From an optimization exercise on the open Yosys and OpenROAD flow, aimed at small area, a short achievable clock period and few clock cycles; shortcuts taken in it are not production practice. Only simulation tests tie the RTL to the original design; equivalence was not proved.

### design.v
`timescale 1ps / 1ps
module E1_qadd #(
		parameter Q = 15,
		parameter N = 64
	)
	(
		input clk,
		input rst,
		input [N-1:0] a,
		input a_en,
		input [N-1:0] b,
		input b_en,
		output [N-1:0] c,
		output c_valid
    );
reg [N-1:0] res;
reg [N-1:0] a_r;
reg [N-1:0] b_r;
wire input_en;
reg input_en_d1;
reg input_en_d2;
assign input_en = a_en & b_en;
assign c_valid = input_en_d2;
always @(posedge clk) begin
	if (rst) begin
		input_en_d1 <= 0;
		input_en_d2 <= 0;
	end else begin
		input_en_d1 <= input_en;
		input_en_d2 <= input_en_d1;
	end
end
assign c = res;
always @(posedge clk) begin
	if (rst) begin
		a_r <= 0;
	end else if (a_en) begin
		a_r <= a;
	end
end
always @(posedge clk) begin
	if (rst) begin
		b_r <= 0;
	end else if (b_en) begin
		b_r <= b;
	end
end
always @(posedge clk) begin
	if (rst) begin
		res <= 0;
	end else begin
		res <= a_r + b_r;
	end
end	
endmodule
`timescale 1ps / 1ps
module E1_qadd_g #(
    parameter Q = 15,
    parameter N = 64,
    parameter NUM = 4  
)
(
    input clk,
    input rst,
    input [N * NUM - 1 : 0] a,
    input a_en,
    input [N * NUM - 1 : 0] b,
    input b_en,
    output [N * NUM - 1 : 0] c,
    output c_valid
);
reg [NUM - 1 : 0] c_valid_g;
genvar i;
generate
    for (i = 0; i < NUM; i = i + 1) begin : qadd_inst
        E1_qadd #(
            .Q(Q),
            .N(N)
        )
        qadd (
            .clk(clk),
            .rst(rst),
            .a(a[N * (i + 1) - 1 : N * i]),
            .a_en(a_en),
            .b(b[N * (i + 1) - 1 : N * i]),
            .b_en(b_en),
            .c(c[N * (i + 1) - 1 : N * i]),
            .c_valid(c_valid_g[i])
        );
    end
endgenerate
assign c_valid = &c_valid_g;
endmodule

==

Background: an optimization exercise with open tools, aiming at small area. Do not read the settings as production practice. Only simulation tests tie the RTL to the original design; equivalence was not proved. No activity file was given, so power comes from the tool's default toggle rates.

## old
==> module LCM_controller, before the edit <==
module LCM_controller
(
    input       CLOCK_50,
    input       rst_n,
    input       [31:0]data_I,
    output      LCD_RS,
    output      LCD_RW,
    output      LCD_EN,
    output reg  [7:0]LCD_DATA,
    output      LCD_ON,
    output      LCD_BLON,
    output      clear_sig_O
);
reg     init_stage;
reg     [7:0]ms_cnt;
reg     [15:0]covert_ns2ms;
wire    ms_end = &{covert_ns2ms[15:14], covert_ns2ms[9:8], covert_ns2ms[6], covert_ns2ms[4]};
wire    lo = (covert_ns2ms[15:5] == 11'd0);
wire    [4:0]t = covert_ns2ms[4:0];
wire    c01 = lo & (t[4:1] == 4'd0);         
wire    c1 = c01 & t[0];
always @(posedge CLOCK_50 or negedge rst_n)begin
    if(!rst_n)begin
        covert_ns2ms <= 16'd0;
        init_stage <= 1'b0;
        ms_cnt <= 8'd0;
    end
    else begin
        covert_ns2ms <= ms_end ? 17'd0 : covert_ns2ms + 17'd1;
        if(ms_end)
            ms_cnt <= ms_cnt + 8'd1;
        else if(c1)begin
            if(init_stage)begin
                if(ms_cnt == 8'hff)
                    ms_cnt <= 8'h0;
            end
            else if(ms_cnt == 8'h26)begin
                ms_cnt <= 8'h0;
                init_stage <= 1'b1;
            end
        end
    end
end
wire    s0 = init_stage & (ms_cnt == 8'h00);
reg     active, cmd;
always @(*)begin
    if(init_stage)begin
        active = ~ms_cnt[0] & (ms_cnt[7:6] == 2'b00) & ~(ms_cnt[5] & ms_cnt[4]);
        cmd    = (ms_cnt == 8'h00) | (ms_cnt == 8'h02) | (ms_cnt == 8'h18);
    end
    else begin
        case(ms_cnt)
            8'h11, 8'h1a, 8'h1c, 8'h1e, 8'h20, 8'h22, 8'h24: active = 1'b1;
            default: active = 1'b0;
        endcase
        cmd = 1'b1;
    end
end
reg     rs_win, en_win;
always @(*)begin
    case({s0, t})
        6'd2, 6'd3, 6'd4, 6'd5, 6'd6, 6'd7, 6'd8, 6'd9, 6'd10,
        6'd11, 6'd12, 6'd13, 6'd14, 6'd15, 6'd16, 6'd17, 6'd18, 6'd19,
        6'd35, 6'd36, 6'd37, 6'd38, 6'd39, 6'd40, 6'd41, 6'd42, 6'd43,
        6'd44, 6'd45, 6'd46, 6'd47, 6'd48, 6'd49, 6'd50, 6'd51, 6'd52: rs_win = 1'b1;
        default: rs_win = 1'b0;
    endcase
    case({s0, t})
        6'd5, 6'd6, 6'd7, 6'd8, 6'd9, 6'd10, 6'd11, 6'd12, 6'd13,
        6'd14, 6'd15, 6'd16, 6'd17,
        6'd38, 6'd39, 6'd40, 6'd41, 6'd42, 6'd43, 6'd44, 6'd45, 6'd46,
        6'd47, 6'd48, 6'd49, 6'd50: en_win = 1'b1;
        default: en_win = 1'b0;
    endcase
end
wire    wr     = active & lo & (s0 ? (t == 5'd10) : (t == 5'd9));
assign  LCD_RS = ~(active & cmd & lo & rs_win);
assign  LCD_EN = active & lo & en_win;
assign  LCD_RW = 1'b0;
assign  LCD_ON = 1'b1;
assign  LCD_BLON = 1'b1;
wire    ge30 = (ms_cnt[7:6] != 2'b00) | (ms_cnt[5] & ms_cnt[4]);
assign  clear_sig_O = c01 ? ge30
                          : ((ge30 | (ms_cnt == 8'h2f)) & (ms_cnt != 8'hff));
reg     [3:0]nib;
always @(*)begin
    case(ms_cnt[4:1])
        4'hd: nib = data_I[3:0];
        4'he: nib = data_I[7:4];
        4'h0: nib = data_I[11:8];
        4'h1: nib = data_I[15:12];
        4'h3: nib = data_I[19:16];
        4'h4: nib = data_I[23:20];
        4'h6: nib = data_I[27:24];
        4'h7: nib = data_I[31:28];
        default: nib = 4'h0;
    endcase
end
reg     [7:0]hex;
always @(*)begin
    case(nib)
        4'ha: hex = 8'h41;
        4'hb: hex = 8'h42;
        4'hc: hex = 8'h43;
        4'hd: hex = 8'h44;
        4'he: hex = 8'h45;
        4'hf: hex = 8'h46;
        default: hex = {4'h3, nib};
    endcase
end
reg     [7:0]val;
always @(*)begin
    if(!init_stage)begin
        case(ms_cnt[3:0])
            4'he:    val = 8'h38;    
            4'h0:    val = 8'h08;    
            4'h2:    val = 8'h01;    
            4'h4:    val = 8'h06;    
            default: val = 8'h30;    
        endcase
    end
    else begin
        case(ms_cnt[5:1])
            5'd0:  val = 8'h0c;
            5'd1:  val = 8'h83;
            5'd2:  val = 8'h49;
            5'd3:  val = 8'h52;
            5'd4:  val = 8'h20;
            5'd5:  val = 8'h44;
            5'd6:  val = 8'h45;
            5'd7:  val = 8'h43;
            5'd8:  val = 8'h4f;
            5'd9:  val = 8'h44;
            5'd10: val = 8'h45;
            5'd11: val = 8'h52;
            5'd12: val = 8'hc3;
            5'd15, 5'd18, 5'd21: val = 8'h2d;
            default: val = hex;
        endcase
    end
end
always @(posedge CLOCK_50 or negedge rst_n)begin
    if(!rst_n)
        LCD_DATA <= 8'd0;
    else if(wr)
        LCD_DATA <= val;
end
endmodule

* * *

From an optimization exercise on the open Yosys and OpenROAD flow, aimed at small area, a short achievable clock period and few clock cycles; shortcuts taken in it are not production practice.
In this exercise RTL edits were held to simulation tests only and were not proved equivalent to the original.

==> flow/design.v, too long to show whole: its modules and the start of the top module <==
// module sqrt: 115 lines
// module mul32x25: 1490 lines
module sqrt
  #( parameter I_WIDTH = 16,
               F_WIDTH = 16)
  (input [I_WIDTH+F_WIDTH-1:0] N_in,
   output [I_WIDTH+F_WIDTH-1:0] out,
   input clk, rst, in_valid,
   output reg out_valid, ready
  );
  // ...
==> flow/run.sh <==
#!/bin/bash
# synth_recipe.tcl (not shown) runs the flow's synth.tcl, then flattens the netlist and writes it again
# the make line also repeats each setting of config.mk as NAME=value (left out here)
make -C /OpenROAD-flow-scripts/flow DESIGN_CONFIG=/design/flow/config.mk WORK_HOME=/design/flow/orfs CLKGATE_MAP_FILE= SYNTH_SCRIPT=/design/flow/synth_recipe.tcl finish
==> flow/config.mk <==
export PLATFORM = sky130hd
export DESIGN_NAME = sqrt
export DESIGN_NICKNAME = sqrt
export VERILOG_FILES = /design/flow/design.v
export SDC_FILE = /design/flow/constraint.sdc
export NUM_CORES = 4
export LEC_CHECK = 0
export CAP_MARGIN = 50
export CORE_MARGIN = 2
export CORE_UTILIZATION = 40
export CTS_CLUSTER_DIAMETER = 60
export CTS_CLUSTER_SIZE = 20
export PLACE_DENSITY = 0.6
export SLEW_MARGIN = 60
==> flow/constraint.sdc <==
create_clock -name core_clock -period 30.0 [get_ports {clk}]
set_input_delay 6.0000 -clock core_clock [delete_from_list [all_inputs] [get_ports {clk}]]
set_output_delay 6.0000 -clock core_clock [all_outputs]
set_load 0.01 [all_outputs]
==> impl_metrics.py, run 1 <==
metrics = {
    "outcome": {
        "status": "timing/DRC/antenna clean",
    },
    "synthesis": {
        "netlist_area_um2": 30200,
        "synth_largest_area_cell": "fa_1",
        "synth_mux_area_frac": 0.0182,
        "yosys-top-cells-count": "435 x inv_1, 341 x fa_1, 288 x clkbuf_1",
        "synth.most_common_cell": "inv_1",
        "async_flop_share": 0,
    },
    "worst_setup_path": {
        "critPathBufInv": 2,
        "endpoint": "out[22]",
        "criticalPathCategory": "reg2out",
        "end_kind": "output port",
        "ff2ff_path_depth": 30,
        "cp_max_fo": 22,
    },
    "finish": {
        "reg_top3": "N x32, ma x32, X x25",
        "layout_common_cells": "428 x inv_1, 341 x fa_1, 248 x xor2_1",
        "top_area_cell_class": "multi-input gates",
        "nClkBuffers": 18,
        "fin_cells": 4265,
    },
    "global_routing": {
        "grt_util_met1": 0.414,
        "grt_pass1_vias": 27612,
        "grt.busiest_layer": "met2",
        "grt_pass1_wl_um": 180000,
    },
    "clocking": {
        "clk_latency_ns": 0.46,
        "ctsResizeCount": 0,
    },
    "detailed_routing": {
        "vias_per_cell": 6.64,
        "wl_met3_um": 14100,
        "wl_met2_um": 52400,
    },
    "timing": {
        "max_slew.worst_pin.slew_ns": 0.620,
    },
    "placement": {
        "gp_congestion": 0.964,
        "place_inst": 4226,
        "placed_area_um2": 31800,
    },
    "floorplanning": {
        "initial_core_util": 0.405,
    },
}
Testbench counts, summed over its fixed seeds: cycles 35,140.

● **Directions for this task**
The lines above from the one with "6'd47, 6'd48, 6'd49, 6'd50: en_win" through the one with "LCD_ON = 1'b1;" are to be duplicated exactly, ends included, with nothing added.

● **Result of this task**
        6'd47, 6'd48, 6'd49, 6'd50: en_win = 1'b1;
        default: en_win = 1'b0;
    endcase
end
wire    wr     = active & lo & (s0 ? (t == 5'd10) : (t == 5'd9));
assign  LCD_RS = ~(active & cmd & lo & rs_win);
assign  LCD_EN = active & lo & en_win;
assign  LCD_RW = 1'b0;
assign  LCD_ON = 1'b1;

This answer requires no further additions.